Themenreihe Abfallentsorgung & -verwertung: Aus was besteht eigentlich Klärschlamm?

In Deutschland werden durchschnittlich 120 l Trinkwasser pro Einwohner und Tag verbraucht – in Österreich gehen wir von einem ähnlichen Pro-Kopf-Verbrauch aus. Der Großteil davon landet als Abwasser bei den Kläranlagen hinzu kommen Regenwasser und Gebrauchswasser aus der Industrie.

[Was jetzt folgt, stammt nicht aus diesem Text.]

$ cat config.mk
export PLATFORM = sky130hd
export DESIGN_NAME = pms_top
export DESIGN_NICKNAME = d
export VERILOG_FILES = /design/src/common/pms_pkg.sv /design/src/hw/soc_ctrl/soc_ctrl_regs.sv /design/src/hw/acpi/acpi_pwr_seq.sv /design/src/hw/core_release.sv /design/src/hw/pms_top.sv
export VERILOG_INCLUDE_DIRS = /design/src /design/src/common
export SDC_FILE = /design/constraint.sdc
export NUM_CORES = 1
export LEC_CHECK = 0
export BUFFER_PORTS_ARGS = -buffer_cell sky130_fd_sc_hd__buf_2
export CAP_MARGIN = 10
export CORE_MARGIN = 2
export CORE_UTILIZATION = 45
export DETAILED_ROUTE_END_ITERATION = 6
export GPL_ROUTABILITY_DRIVEN = 0
export HOLD_SLACK_MARGIN = 0.1
export PLACE_DENSITY = 0.7
export RECOVER_POWER = 100
export REMOVE_ABC_BUFFERS = 1
export SLEW_MARGIN = 10
export SYNTH_ARGS = -nofsm -noshare
export SYNTH_HDL_FRONTEND = slang
export SYNTH_SLANG_ARGS = --single-unit
$ cat constraint.sdc
create_clock -name s_soc_clk -period 2.5 [get_ports s_soc_clk]
set_input_delay 0.5 -clock s_soc_clk [delete_from_list [all_inputs] [get_ports s_soc_clk]]
set_output_delay 0.5 -clock s_soc_clk [all_outputs]
set_load 0.02 [all_outputs]
$ cat src/common/pms_settings.svh
// PMS settings
// Address window of the SoC control registers as the PS side sees it,
// register offsets, reset values and the timing thresholds in
// s_soc_clk cycles (scaled down for simulation)

`ifndef PMS_SETTINGS_SVH
`define PMS_SETTINGS_SVH

//////////////////////////////////////////////////////////////////////
// address map
//////////////////////////////////////////////////////////////////////

`define PMS_PL_SOC_CTRL_BASE 32'h1A10_4000  // soc ctrl in the pl view
`define PMS_PL2PS_OFS        32'h8600_0000  // split window shift, pl to ps
`define PMS_EXT_BASE         (`PMS_PL_SOC_CTRL_BASE + `PMS_PL2PS_OFS)

// 32-bit registers, bit 2 set means upper half of the 64-bit word
`define PMS_OFS_BOOT_ADDR    12'h004
`define PMS_OFS_FETCH_EN     12'h008
`define PMS_OFS_CORE_STATUS  12'h0A0
`define PMS_OFS_BOOTSEL      12'h0C4

`define PMS_BOOT_ADDR_RST    32'h1C00_0880  // default entry point

//////////////////////////////////////////////////////////////////////
// timing, in clock cycles
//////////////////////////////////////////////////////////////////////

`define PMS_BTN_MIN_CYC      4   // shorter runs are glitches
`define PMS_BTN_LONG_CYC     64  // forced power-down from here on
`define PMS_SEQ_STEP_CYC     8   // dwell in S4 and in S3
`define PMS_RST_REL_CYC      16  // power-good to core reset release

`endif

$ cat src/common/pms_pkg.sv
// PMS package
// Enumerated types shared by the register block, the ACPI sequencer
// and the core release logic

package pms_pkg;

  // ACPI sleep states, S5 is soft-off
  typedef enum logic [1:0] {
    ACPI_S5 = 2'd0,
    ACPI_S4 = 2'd1,
    ACPI_S3 = 2'd2,
    ACPI_S0 = 2'd3
  } acpi_state_e;

  // register hit by the decoded bus address
  typedef enum logic [2:0] {
    SEL_NONE        = 3'd0,
    SEL_BOOT_ADDR   = 3'd1,
    SEL_FETCH_EN    = 3'd2,
    SEL_CORE_STATUS = 3'd3,
    SEL_BOOTSEL     = 3'd4
  } reg_sel_e;

  // core reset release FSM
  typedef enum logic [1:0] {
    REL_HELD = 2'd0,  // core in reset
    REL_WAIT = 2'd1,  // power good, settling
    REL_RUN  = 2'd2   // reset released
  } release_state_e;

endpackage

$ cat src/hw/soc_ctrl/soc_ctrl_regs.sv
// SoC control registers
// Single-beat 64-bit register bus into the external SoC control window.
// Decodes the 40-bit PS address, applies per-half write strobes and
// answers every request exactly one cycle later. Holds boot select,
// boot address, fetch enable and core status.

`timescale 1ns/1ns

`include "pms_settings.svh"

module soc_ctrl_regs import pms_pkg::*; (
  input  logic        s_soc_clk,
  input  logic        rst_n_i,
  input  logic        wr_en_i,
  input  logic        rd_en_i,
  input  logic [39:0] addr_i,
  input  logic [63:0] wdata_i,
  input  logic [7:0]  wstrb_i,
  output logic [63:0] rdata_o,
  output logic        resp_valid_o,
  output logic        resp_err_o,
  output logic        fetch_en_o,
  output logic [31:0] boot_addr_o
);

  logic [31:0] win_ofs;      // byte offset into the window
  logic        in_win;
  reg_sel_e    reg_sel;
  logic        req_err;
  logic        hi_half;      // register sits in bits 63:32
  logic        half_strb_ok;
  logic [31:0] wr_word;
  logic [31:0] rd_word;
  logic        wr_ok;

  logic [31:0] bootsel_q;
  logic [31:0] boot_addr_q;
  logic [31:0] fetch_en_q;
  logic [31:0] core_status_q;  // bit 31 eoc, 30:0 exit code

  logic        resp_valid_q;
  logic        resp_err_q;
  logic [63:0] rdata_q;

  //////////////////////////////////////////////////////////////////////
  // address decode
  //////////////////////////////////////////////////////////////////////

  always_comb begin
    // wraps to a large value below the base, so one compare covers both ends
    win_ofs = addr_i[31:0] - `PMS_EXT_BASE;
    in_win  = (addr_i[39:32] == 8'h00) && (win_ofs[31:12] == 20'h0_0000);  // 4 KiB

    reg_sel = SEL_NONE;
    if (in_win) begin
      case (win_ofs[11:0])
        `PMS_OFS_BOOT_ADDR:   reg_sel = SEL_BOOT_ADDR;
        `PMS_OFS_FETCH_EN:    reg_sel = SEL_FETCH_EN;
        `PMS_OFS_CORE_STATUS: reg_sel = SEL_CORE_STATUS;
        `PMS_OFS_BOOTSEL:     reg_sel = SEL_BOOTSEL;
        default:              reg_sel = SEL_NONE;
      endcase
    end
  end

  assign req_err = (reg_sel == SEL_NONE);

  // offsets match exactly, so bit 2 of the address picks the half
  assign hi_half      = win_ofs[2];
  assign half_strb_ok = hi_half ? (&wstrb_i[7:4]) : (&wstrb_i[3:0]);
  assign wr_word      = hi_half ? wdata_i[63:32] : wdata_i[31:0];
  assign wr_ok        = wr_en_i && !req_err && half_strb_ok;

  always_comb begin
    case (reg_sel)
      SEL_BOOT_ADDR:   rd_word = boot_addr_q;
      SEL_FETCH_EN:    rd_word = fetch_en_q;
      SEL_CORE_STATUS: rd_word = core_status_q;
      SEL_BOOTSEL:     rd_word = bootsel_q;
      default:         rd_word = 32'h0;
    endcase
  end

  //////////////////////////////////////////////////////////////////////
  // registers
  //////////////////////////////////////////////////////////////////////

  always_ff @(posedge s_soc_clk) begin
    if (!rst_n_i) begin
      bootsel_q     <= 32'h0;
      boot_addr_q   <= `PMS_BOOT_ADDR_RST;
      fetch_en_q    <= 32'h0;
      core_status_q <= 32'h0;
    end else if (wr_ok) begin
      case (reg_sel)
        SEL_BOOT_ADDR:   boot_addr_q   <= wr_word;
        SEL_FETCH_EN:    fetch_en_q    <= wr_word;
        SEL_CORE_STATUS: core_status_q <= wr_word;
        SEL_BOOTSEL:     bootsel_q     <= wr_word;
        default:         ;
      endcase
    end
  end

  // response one cycle after the request, no back-pressure
  always_ff @(posedge s_soc_clk) begin
    if (!rst_n_i) begin
      resp_valid_q <= 1'b0;
      resp_err_q   <= 1'b0;
    end else begin
      resp_valid_q <= wr_en_i || rd_en_i;
      resp_err_q   <= (wr_en_i || rd_en_i) && req_err;
    end
  end

  // read data in its own half, zero elsewhere and on errors
  always_ff @(posedge s_soc_clk) begin
    if (rd_en_i && !req_err) begin
      rdata_q <= hi_half ? {rd_word, 32'h0} : {32'h0, rd_word};
    end else begin
      rdata_q <= 64'h0;
    end
  end

  assign rdata_o      = rdata_q;
  assign resp_valid_o = resp_valid_q;
  assign resp_err_o   = resp_err_q;
  assign fetch_en_o   = fetch_en_q[0];
  assign boot_addr_o  = boot_addr_q;

  // a response is never produced without a request the cycle before
  a_resp_after_req : assert property (@(posedge s_soc_clk) disable iff (!rst_n_i)
    resp_valid_o |-> $past(wr_en_i || rd_en_i))
    else $error("resp_valid_o without a request in the previous cycle");

endmodule

$ cat src/hw/acpi/acpi_pwr_seq.sv
// ACPI power sequencer
// Synchronises the power button, measures the press length and
// classifies it on release. A short press in S5 walks S4, S3 and S0;
// a long press outside S5 drops straight back to S5.

`timescale 1ns/1ns

`include "pms_settings.svh"

module acpi_pwr_seq import pms_pkg::*; (
  input  logic s_soc_clk,
  input  logic rst_n_i,
  input  logic pwr_btn_n_i,
  output logic slp_s3_n_o,
  output logic slp_s4_n_o,
  output logic slp_s5_n_o,
  output logic pwrgd_o
);

  logic [1:0]  btn_sync_q;
  logic        btn_n;        // synchronised, active low
  logic [6:0]  press_cnt_q;  // saturates at the long threshold
  logic        release_evt;
  logic        short_press;
  logic        long_press;

  acpi_state_e state_q;
  acpi_state_e state_d;
  logic [3:0]  step_cnt_q;
  logic        step_done;

  //////////////////////////////////////////////////////////////////////
  // button input
  //////////////////////////////////////////////////////////////////////

  always_ff @(posedge s_soc_clk) begin
    if (!rst_n_i) begin
      btn_sync_q <= 2'b11;  // released
    end else begin
      btn_sync_q <= {btn_sync_q[0], pwr_btn_n_i};
    end
  end

  assign btn_n = btn_sync_q[1];

  // length of the current low run
  always_ff @(posedge s_soc_clk) begin
    if (!rst_n_i) begin
      press_cnt_q <= 7'd0;
    end else if (btn_n) begin
      press_cnt_q <= 7'd0;
    end else if (press_cnt_q != 7'(`PMS_BTN_LONG_CYC)) begin
      press_cnt_q <= press_cnt_q + 7'd1;
    end
  end

  // judged on the first high after a low run
  assign release_evt = btn_n && (press_cnt_q != 7'd0);
  assign long_press  = release_evt && (press_cnt_q == 7'(`PMS_BTN_LONG_CYC));
  assign short_press = release_evt && !long_press
                       && (press_cnt_q >= 7'(`PMS_BTN_MIN_CYC));

  //////////////////////////////////////////////////////////////////////
  // sequencer FSM
  //////////////////////////////////////////////////////////////////////

  assign step_done = (step_cnt_q == 4'(`PMS_SEQ_STEP_CYC - 1));

  always_comb begin
    state_d = state_q;
    case (state_q)
      ACPI_S5: begin
        if (short_press) state_d = ACPI_S4;  // long press ignored here
      end
      ACPI_S4: begin
        if (long_press) begin
          state_d = ACPI_S5;
        end else if (step_done) begin
          state_d = ACPI_S3;
        end
      end
      ACPI_S3: begin
        if (long_press) begin
          state_d = ACPI_S5;
        end else if (step_done) begin
          state_d = ACPI_S0;
        end
      end
      ACPI_S0: begin
        if (long_press) state_d = ACPI_S5;  // forced power-down
      end
      default: state_d = ACPI_S5;
    endcase
  end

  always_ff @(posedge s_soc_clk) begin
    if (!rst_n_i) begin
      state_q <= ACPI_S5;
    end else begin
      state_q <= state_d;
    end
  end

  // dwell counter runs only in the intermediate states
  always_ff @(posedge s_soc_clk) begin
    if (!rst_n_i) begin
      step_cnt_q <= 4'd0;
    end else if (state_d != state_q) begin
      step_cnt_q <= 4'd0;
    end else if ((state_q == ACPI_S4) || (state_q == ACPI_S3)) begin
      step_cnt_q <= step_cnt_q + 4'd1;
    end
  end

  // sleep lines deassert one by one on the way up
  assign slp_s5_n_o = (state_q != ACPI_S5);
  assign slp_s4_n_o = (state_q == ACPI_S3) || (state_q == ACPI_S0);
  assign slp_s3_n_o = (state_q == ACPI_S0);
  assign pwrgd_o    = (state_q == ACPI_S0);

  a_slp_order : assert property (@(posedge s_soc_clk) disable iff (!rst_n_i)
    (slp_s3_n_o |-> slp_s4_n_o) and (slp_s4_n_o |-> slp_s5_n_o))
    else $error("sleep outputs out of order");

endmodule

$ cat src/hw/core_release.sv
// Core release
// Holds the core in reset until power good has been stable for the
// settling delay, latches the entry point and then passes the fetch
// enable register through to the core

`timescale 1ns/1ns

`include "pms_settings.svh"

module core_release import pms_pkg::*; (
  input  logic        s_soc_clk,
  input  logic        rst_n_i,
  input  logic        pwrgd_i,
  input  logic        fetch_en_i,
  input  logic [31:0] boot_addr_i,
  output logic        cpu_reset_n_o,
  output logic        core_fetch_en_o,
  output logic [31:0] core_boot_addr_o
);

  release_state_e state_q;
  logic [4:0]     settle_cnt_q;
  logic           settle_done;
  logic           fetch_q;
  logic [31:0]    boot_addr_q;

  assign settle_done = (settle_cnt_q == 5'(`PMS_RST_REL_CYC - 1));

  always_ff @(posedge s_soc_clk) begin
    if (!rst_n_i) begin
      state_q      <= REL_HELD;
      settle_cnt_q <= 5'd0;
    end else begin
      case (state_q)
        REL_HELD: begin
          if (pwrgd_i) begin
            state_q      <= REL_WAIT;
            settle_cnt_q <= 5'd1;  // first cycle of power good already seen
          end
        end
        REL_WAIT: begin
          if (!pwrgd_i) begin
            state_q <= REL_HELD;
          end else if (settle_done) begin
            state_q <= REL_RUN;
          end else begin
            settle_cnt_q <= settle_cnt_q + 5'd1;
          end
        end
        REL_RUN: begin
          if (!pwrgd_i) state_q <= REL_HELD;
        end
        default: state_q <= REL_HELD;
      endcase
    end
  end

  // entry point taken as the reset goes away
  always_ff @(posedge s_soc_clk) begin
    if ((state_q == REL_WAIT) && pwrgd_i && settle_done) begin
      boot_addr_q <= boot_addr_i;
    end
  end

  // fetch follows the register one cycle later, only while running
  always_ff @(posedge s_soc_clk) begin
    if (!rst_n_i) begin
      fetch_q <= 1'b0;
    end else begin
      fetch_q <= (state_q == REL_RUN) && pwrgd_i && fetch_en_i;
    end
  end

  assign cpu_reset_n_o    = (state_q == REL_RUN);
  assign core_fetch_en_o  = fetch_q;
  assign core_boot_addr_o = boot_addr_q;

  a_fetch_needs_reset_off : assert property (@(posedge s_soc_clk) disable iff (!rst_n_i)
    core_fetch_en_o |-> cpu_reset_n_o)
    else $error("core fetch enabled while the core is in reset");

endmodule

$ cat src/hw/pms_top.sv
// PMS top
// Register bus to the SoC control registers, power button to the ACPI
// sequencer, and the core reset and fetch control built from both

`timescale 1ns/1ns

module pms_top (
  input  logic        s_soc_clk,
  input  logic        rst_n_i,
  // register bus
  input  logic        wr_en_i,
  input  logic        rd_en_i,
  input  logic [39:0] addr_i,
  input  logic [63:0] wdata_i,
  input  logic [7:0]  wstrb_i,
  output logic [63:0] rdata_o,
  output logic        resp_valid_o,
  output logic        resp_err_o,
  // power button and ACPI lines
  input  logic        pwr_btn_n_i,
  output logic        slp_s3_n_o,
  output logic        slp_s4_n_o,
  output logic        slp_s5_n_o,
  output logic        pwrgd_o,
  // core control
  output logic        cpu_reset_n_o,
  output logic        core_fetch_en_o,
  output logic [31:0] core_boot_addr_o
);

  logic        fetch_en;
  logic [31:0] boot_addr;
  logic        pwrgd;

  soc_ctrl_regs i_soc_ctrl_regs (
    .s_soc_clk   (s_soc_clk),
    .rst_n_i     (rst_n_i),
    .wr_en_i     (wr_en_i),
    .rd_en_i     (rd_en_i),
    .addr_i      (addr_i),
    .wdata_i     (wdata_i),
    .wstrb_i     (wstrb_i),
    .rdata_o     (rdata_o),
    .resp_valid_o(resp_valid_o),
    .resp_err_o  (resp_err_o),
    .fetch_en_o  (fetch_en),
    .boot_addr_o (boot_addr)
  );

  acpi_pwr_seq i_acpi_pwr_seq (
    .s_soc_clk  (s_soc_clk),
    .rst_n_i    (rst_n_i),
    .pwr_btn_n_i(pwr_btn_n_i),
    .slp_s3_n_o (slp_s3_n_o),
    .slp_s4_n_o (slp_s4_n_o),
    .slp_s5_n_o (slp_s5_n_o),
    .pwrgd_o    (pwrgd)
  );

  assign pwrgd_o = pwrgd;  // also feeds the release logic

  core_release i_core_release (
    .s_soc_clk       (s_soc_clk),
    .rst_n_i         (rst_n_i),
    .pwrgd_i         (pwrgd),
    .fetch_en_i      (fetch_en),
    .boot_addr_i     (boot_addr),
    .cpu_reset_n_o   (cpu_reset_n_o),
    .core_fetch_en_o (core_fetch_en_o),
    .core_boot_addr_o(core_boot_addr_o)
  );

endmodule

Yosys cells after proc, flatten, opt, wreduce, memory -nomap -nowiden
Index checks and enable logic that the tools add are counted.
{ "totals": {"ff_bits": 249, "out_inout_bits": 104, "input_bits": 117, "elab_cells": 105} }
{ "op_classes": {"bitwise_logic": 2, "n_reduce_logical": 38, "n_lt_le_gt_ge": 1, "addsub": 4, "eq_ne": 23, "mux": 21} }
{ "ops": {"columns": ["operator", "n"], "rows": [
  ["$pmux 32 s4", 1],
  ["$mux 32", 1],
  ["$sub 32x32->32 const B", 1],
  ["$eq 12x8->1 const B", 2],
  ["$logic_not 20->1", 1],
  ["$mux 2", 10],
  ["$mux 5", 3],
  ["$logic_and 1x1->1", 13],
  ["$eq 12x3->1 const B", 1],
  ["$eq 12x4->1 const B", 1],
  ["$pmux 3 s4", 1],
  ["$reduce_and 4->1", 3],
  ["$pmux 5 s2", 1],
  ["$reduce_and 2->1", 5],
  ["$logic_not 8->1", 1],
  ["$pmux 2 s4", 1],
  ["$add 7x1->7 const B", 1],
  ["$eq 7x7->1 const B", 1],
  ["$ge 7x3->1 const B", 1],
  ["$ne 7x7->1 const B", 1],
  ["$reduce_bool 7->1", 1],
  ["$eq 2x2->1 const B", 3],
  ["$eq 3x2->1 const B", 2],
  ["$pmux 2 s3", 1],
  ["21 further kinds", 32]
]} }

Longest topological paths before layout
Gate-level depths: netlist (run 1).
{ "logic_depth": {"ltp_word": 10, "ltp_mapped": 8, "ltp_nobuf": 8} }

Cells and area by module
A second synthesis (run 1) with hierarchy kept.
{ "unflattened": {"cells_unflattened": 983, "hier_area_um2": 9959.6} }
{ "modules_own_cells": {"columns": ["module", "area_each_um2", "seq_area_each_um2", "instances", "cells_each"], "rows": [
  ["soc_ctrl_regs", 7736.2, 3883.7, 1, 810],
  ["core_release", 1368.8, 1121.1, 1, 78],
  ["acpi_pwr_seq", 854.6, 300.3, 1, 95]
]} }

Least setup slack after synthesis (run 1)
OpenSTA, ideal clock, no wires.
{ "synth_path": {"path_type": "input -> register", "startpoint": "in addr_i[16]", "endpoint": "reg i_soc_ctrl_regs.boot_addr_q[10], in the netlist i_soc_ctrl_regs.boot_addr_o[10]", "setup_time_ns": 0.126, "path_stages": 8, "n_path_buf": 2, "path_slack_ns": -0.109, "arrival_ns": 2.483, "required_ns": 2.374, "path_cell_list": "or4b_2 nor4bb_1 o2111a_1 buf_2 and3_1 nand2_2 buf_2 mux2i_1"} }
{ "synth_between": {"elab_chain_len": 9, "word_cells_on_any_way": 10, "cone_classes": "add/sub (1); eq/ne (1); mux (1); reduce/logical (7)"} }
{ "synth_rtl": {"columns": ["element", "line", "text"], "rows": [
  ["start: declaration", "pms_top.sv:13", "input logic [39:0] addr_i,"],
  ["$sub 32x32->32 (no line) *", null, null],
  ["$logic_not 20->1 *", "soc_ctrl_regs.sv:52", "in_win = (addr_i[39:32] == 8'h00) && (win_ofs[31:12] == 20'h0_0000);"],
  ["$logic_and 1x1->1 *", "soc_ctrl_regs.sv:52", null],
  ["$mux 3 *", "soc_ctrl_regs.sv:55", "if (in_win) begin"],
  ["$logic_not 3->1", "soc_ctrl_regs.sv:66", "assign req_err = (reg_sel == SEL_NONE);"],
  ["$logic_not 1->1", "soc_ctrl_regs.sv:72", "assign wr_ok = wr_en_i && !req_err && half_strb_ok;"],
  ["$logic_and 1x1->1 (2 in series)", "soc_ctrl_regs.sv:72", null],
  ["$reduce_and 2->1 (no line) *", null, null],
  ["end signal: assignment", "soc_ctrl_regs.sv:91", "boot_addr_q <= `PMS_BOOT_ADDR_RST;"],
  ["end signal: assignment", "soc_ctrl_regs.sv:96", "SEL_BOOT_ADDR: boot_addr_q <= wr_word;"],
  ["end: declaration", "soc_ctrl_regs.sv:37", "logic [31:0] boot_addr_q;"]
]} }
Every way passes the cells marked *; elsewhere a longest branch is shown, timed or not.
A chain may end at the register's enable or synchronous reset.

Worst setup path in the final report (run 1)
{ "layout_path": {"startpoint": "in addr_i[16]", "endpoint": "reg i_soc_ctrl_regs.core_status_q[12]"} }
{ "layout_between": {"elab_chain_len": 9, "word_cells_on_any_way": 10, "cone_classes": "add/sub (1); eq/ne (1); mux (1); reduce/logical (7)"} }
{ "layout_rtl": {"columns": ["element", "line", "text"], "rows": [
  ["$sub 32x32->32 (no line) *", null, null],
  ["$logic_not 20->1 *", "soc_ctrl_regs.sv:52", null],
  ["$logic_and 1x1->1 *", "soc_ctrl_regs.sv:52", null],
  ["$mux 3 *", "soc_ctrl_regs.sv:55", null],
  ["$logic_not 3->1", "soc_ctrl_regs.sv:66", null],
  ["$logic_not 1->1", "soc_ctrl_regs.sv:72", null],
  ["$logic_and 1x1->1 (2 in series)", "soc_ctrl_regs.sv:72", null],
  ["$reduce_and 2->1 (no line) *", null, null],
  ["end signal: assignment", "soc_ctrl_regs.sv:98", "SEL_CORE_STATUS: core_status_q <= wr_word;"],
  ["end: declaration", "soc_ctrl_regs.sv:39", "logic [31:0] core_status_q;"]
]} }
Marked as above.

Klärschlamm ist ein Vielstoffgemisch, deren Bestandteile stark schwanken können. Im Schlamm enthalten sind Schwermetalle (Quecksilber, Chrom, Nickel uvm.), organische Verbindungen (hier ist v.a. der gebundene Phosphor interessant), Arzneimittelrückstände, Mikroplastiken. Klärschlamm ist in dem Stadium als Rohschlamm noch mit Schadstoffen angereichert und darf in dieser Form nicht auf landwirtschaftlich genutzten Flächen aufgebracht werden.

Was tun mit den Schadstoffen und wie kann Klärschlamm in Sinne einer Kreislaufwirtschaft verwendet werden?
Mit unserem entwickelten RSR-Verfahren setzen wir beim Rohschlamm an und bereiten ihn durch mehrere Stufen von Wasch-, Löse und Neutralisationsprozesse so auf, dass Schadstoffe entfernt und Wertstoffe wie Phosphor, Stickstoff, Kalium, Magnesium uvm. zurückgewonnen werden. Die zurückgewonnenen Ressourcen werden zu einem NPK-Düngemittel (PecuPhos) und können jetzt in der Landwirtschaft als Dünger eingesetzt werden. Aus dem restlichen bereinigten Schlamm entsteht ein Qualitätskompost (PecuGrow), der auch in Garten und auf Felder verwendet werden kann. 

Fazit: Aus einem Abfall, dem Klärschlamm werden Produkte gewonnen, die unseren ausgelaugten Böden wieder zugeführt werden können! Für uns und für eine grüne Zukunft!